Data items
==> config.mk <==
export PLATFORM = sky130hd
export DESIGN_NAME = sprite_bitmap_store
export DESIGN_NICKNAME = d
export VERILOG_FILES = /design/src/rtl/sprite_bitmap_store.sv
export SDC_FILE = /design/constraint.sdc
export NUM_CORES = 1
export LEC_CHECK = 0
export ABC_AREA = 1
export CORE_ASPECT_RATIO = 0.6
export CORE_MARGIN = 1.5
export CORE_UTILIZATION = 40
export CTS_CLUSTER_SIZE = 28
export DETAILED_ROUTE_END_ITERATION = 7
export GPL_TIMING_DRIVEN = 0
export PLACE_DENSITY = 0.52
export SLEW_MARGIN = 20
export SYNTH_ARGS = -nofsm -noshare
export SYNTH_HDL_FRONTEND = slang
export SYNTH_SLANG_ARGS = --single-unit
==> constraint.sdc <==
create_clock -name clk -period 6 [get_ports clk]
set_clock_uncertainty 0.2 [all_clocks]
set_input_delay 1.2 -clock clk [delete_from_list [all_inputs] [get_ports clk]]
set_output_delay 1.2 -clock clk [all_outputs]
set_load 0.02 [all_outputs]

--

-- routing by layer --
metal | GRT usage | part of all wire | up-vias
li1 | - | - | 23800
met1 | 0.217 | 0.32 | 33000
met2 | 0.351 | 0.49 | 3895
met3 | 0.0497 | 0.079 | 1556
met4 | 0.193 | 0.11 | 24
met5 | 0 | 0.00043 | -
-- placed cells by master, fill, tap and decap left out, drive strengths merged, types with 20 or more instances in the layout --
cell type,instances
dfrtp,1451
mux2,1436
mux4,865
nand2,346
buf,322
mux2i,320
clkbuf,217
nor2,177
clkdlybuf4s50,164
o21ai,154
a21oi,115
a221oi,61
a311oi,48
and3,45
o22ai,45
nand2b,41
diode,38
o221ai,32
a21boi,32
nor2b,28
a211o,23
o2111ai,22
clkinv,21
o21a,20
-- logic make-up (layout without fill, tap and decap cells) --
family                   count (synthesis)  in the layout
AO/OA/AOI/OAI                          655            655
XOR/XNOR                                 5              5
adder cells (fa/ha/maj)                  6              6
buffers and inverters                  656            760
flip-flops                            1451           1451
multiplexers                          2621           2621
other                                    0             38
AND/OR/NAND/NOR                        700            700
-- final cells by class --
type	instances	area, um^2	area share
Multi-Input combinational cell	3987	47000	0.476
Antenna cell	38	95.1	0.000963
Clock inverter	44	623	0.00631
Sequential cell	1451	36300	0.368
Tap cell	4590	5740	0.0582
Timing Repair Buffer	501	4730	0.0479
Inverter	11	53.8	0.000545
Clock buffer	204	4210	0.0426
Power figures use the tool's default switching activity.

* * *

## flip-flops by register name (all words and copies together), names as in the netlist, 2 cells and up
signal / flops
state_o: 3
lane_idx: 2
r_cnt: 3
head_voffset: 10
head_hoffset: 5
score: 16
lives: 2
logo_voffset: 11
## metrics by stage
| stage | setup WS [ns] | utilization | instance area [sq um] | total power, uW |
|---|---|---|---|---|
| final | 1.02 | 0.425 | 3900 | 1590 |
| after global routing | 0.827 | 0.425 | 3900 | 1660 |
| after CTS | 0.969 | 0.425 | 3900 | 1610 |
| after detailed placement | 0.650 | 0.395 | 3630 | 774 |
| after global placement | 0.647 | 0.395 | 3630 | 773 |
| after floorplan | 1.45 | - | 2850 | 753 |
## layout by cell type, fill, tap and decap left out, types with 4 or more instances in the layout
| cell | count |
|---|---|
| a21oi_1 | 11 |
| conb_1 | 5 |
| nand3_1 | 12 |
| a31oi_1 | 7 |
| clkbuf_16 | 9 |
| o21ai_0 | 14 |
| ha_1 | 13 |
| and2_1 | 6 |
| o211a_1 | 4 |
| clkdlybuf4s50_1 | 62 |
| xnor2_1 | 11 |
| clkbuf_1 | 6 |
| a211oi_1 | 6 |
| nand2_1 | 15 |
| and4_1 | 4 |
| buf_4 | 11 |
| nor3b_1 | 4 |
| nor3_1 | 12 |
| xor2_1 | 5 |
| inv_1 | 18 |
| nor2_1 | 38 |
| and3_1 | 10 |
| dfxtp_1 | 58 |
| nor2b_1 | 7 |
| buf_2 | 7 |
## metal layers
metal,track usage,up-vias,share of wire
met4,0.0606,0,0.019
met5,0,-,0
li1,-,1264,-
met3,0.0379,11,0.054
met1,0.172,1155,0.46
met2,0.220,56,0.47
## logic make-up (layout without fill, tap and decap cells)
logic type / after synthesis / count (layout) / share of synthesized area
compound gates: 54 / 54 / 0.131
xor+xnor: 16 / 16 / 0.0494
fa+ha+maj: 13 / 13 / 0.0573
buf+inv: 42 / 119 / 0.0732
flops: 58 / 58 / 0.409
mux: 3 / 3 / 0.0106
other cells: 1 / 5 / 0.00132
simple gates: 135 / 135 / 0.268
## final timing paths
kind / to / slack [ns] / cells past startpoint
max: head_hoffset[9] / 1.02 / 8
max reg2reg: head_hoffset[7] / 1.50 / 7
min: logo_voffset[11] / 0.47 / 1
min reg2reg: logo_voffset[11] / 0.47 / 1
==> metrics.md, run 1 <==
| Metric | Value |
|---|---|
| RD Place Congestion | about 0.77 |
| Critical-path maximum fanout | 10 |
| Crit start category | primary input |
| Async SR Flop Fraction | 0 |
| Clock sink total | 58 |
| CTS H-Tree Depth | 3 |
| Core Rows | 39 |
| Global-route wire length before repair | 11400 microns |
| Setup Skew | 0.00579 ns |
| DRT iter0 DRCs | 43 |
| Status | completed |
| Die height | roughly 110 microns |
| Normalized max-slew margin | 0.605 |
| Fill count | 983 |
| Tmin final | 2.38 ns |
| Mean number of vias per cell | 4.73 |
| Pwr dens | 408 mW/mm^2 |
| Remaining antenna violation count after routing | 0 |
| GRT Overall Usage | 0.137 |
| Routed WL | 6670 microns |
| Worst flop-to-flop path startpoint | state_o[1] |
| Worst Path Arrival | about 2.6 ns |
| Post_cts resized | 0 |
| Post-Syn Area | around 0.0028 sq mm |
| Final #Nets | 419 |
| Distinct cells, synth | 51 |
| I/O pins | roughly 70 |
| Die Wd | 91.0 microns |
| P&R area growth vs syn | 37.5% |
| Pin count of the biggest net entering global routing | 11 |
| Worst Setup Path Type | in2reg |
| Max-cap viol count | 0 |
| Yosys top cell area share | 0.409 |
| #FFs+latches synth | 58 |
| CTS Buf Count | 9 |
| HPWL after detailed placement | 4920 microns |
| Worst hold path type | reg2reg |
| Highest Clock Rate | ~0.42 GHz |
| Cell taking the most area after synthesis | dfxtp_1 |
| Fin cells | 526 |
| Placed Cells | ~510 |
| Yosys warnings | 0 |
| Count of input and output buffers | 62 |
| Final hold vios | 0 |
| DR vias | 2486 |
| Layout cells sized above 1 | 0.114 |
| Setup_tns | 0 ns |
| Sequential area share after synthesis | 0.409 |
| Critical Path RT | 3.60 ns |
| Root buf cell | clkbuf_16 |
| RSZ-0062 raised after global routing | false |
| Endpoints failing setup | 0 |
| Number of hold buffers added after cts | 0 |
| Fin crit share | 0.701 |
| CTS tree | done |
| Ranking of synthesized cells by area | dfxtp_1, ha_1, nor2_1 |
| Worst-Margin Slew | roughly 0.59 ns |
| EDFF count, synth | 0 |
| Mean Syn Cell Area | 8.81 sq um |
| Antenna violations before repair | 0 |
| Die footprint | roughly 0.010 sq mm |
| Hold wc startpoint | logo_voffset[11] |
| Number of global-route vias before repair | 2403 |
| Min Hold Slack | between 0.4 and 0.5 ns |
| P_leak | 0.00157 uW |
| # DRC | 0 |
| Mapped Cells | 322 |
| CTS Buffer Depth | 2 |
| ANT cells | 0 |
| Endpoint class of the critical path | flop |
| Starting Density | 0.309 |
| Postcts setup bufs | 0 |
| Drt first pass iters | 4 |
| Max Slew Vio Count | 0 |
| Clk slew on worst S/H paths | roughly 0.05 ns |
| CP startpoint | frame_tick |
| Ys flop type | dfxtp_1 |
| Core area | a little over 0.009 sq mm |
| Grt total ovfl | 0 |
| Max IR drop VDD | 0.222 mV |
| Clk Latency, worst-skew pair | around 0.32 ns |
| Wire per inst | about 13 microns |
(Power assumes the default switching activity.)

Exercise instructions >>
Find the string "routing" in the entries above and return each line that holds it.

Written reply >>
-- routing by layer --
| after global routing | 0.827 | 0.425 | 3900 | 1660 |
| Remaining antenna violation count after routing | 0 |
| Pin count of the biggest net entering global routing | 11 |
| RSZ-0062 raised after global routing | false |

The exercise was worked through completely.